• [TASK DIRECTIONS]: From the listing below, extract each line containing the string "single".

• [SOURCE MATERIAL]:
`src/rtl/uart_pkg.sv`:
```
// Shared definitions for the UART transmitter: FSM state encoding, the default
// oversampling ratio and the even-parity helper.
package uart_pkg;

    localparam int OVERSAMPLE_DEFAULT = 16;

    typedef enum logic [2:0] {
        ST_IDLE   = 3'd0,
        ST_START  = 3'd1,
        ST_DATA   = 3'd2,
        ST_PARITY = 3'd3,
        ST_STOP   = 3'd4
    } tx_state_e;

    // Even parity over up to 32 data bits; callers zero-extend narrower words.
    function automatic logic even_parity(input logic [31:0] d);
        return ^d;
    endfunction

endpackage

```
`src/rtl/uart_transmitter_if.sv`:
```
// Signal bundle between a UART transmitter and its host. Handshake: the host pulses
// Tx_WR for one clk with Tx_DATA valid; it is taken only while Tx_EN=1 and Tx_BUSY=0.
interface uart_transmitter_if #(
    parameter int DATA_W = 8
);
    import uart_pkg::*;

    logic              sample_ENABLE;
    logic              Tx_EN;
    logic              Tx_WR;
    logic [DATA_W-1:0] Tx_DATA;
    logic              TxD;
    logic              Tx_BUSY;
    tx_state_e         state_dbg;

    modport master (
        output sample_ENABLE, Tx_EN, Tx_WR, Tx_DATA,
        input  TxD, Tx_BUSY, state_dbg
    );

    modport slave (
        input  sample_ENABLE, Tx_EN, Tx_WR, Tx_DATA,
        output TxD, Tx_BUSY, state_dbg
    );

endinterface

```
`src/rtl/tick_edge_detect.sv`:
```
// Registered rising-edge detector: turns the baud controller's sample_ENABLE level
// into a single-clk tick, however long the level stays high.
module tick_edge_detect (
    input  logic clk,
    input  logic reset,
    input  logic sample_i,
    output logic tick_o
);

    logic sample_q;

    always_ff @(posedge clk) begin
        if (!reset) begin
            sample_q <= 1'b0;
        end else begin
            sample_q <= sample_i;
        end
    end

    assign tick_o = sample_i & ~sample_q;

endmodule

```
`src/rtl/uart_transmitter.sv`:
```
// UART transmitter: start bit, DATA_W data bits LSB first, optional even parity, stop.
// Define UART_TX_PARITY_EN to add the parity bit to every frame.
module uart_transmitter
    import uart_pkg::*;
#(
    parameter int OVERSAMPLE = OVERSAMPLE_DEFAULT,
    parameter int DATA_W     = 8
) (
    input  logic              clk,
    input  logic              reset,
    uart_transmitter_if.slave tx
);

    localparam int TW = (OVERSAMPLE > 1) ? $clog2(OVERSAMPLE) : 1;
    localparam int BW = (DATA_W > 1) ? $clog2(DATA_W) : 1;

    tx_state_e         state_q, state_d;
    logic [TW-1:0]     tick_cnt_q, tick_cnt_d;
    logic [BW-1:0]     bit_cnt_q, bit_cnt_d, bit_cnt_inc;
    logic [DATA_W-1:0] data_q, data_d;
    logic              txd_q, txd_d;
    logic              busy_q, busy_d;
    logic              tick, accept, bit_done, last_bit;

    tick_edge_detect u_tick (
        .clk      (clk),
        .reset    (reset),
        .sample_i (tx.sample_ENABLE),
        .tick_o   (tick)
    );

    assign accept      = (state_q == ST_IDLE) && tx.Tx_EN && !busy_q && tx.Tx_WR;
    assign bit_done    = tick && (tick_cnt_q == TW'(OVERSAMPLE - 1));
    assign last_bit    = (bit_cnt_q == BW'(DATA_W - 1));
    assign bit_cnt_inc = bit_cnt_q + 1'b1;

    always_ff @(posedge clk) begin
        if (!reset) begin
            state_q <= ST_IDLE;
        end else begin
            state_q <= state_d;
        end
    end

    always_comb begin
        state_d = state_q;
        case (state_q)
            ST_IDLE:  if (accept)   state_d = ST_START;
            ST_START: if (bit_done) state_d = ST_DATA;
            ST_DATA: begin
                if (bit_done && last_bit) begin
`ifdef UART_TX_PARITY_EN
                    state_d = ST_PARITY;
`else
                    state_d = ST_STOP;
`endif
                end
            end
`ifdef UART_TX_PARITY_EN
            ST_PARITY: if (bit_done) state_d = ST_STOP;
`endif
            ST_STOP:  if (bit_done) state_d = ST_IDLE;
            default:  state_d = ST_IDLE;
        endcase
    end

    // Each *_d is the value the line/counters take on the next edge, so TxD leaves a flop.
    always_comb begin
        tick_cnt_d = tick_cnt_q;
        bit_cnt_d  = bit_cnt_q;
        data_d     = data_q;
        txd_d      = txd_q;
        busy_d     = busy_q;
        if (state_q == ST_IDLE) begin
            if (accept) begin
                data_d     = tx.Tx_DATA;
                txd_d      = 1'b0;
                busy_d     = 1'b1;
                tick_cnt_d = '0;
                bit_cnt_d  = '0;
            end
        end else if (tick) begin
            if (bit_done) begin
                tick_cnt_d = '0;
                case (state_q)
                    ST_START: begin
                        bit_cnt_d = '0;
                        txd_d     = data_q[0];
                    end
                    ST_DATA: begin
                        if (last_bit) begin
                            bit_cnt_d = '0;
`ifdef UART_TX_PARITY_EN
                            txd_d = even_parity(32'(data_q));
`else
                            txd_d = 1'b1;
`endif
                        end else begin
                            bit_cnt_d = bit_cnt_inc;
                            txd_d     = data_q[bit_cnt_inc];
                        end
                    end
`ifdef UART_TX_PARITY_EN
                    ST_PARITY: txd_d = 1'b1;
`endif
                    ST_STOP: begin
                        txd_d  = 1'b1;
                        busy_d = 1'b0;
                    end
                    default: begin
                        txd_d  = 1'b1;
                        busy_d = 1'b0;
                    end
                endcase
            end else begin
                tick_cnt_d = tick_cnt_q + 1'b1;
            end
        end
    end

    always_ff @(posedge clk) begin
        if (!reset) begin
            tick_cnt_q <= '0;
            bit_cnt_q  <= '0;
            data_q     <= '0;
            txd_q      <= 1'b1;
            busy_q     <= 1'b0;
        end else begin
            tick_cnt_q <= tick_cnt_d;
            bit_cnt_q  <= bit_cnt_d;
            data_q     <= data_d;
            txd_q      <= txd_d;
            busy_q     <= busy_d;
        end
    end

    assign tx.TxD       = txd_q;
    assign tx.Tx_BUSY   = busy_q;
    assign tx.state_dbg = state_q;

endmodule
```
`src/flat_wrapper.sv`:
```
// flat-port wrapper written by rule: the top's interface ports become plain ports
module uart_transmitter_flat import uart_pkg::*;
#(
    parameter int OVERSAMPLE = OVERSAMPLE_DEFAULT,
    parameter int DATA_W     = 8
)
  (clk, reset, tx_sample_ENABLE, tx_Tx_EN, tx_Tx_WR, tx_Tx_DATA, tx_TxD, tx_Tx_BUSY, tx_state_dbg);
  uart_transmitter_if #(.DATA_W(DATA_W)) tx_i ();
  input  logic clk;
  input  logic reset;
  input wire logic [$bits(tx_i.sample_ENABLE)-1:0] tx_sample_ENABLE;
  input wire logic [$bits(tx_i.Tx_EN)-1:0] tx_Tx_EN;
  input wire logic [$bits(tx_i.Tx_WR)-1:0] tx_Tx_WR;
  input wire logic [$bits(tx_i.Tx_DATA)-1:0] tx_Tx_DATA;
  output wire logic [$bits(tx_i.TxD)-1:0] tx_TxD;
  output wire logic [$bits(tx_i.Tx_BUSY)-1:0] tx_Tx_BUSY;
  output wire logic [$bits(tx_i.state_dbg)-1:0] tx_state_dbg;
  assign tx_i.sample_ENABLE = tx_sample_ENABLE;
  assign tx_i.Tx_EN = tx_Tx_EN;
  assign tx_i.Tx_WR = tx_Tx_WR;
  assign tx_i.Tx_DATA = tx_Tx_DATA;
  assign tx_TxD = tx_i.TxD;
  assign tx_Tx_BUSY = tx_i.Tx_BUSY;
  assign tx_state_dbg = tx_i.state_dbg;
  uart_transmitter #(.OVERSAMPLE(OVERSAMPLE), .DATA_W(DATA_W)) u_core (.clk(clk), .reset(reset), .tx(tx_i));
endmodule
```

...

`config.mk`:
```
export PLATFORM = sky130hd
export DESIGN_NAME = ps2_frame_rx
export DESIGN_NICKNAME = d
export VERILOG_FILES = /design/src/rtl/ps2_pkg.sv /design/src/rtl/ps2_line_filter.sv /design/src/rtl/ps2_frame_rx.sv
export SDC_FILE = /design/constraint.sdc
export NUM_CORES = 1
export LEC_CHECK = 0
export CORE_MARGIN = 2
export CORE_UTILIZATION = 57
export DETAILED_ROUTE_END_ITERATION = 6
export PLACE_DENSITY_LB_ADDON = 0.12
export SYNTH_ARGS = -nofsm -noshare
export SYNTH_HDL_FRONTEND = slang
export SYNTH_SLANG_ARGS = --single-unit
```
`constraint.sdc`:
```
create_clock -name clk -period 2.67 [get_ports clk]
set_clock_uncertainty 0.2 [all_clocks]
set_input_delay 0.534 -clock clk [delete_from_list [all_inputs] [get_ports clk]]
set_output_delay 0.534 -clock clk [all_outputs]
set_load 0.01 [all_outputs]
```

• [EXERCISE RESPONSE]:
// into a single-clk tick, however long the level stays high.
export SYNTH_SLANG_ARGS = --single-unit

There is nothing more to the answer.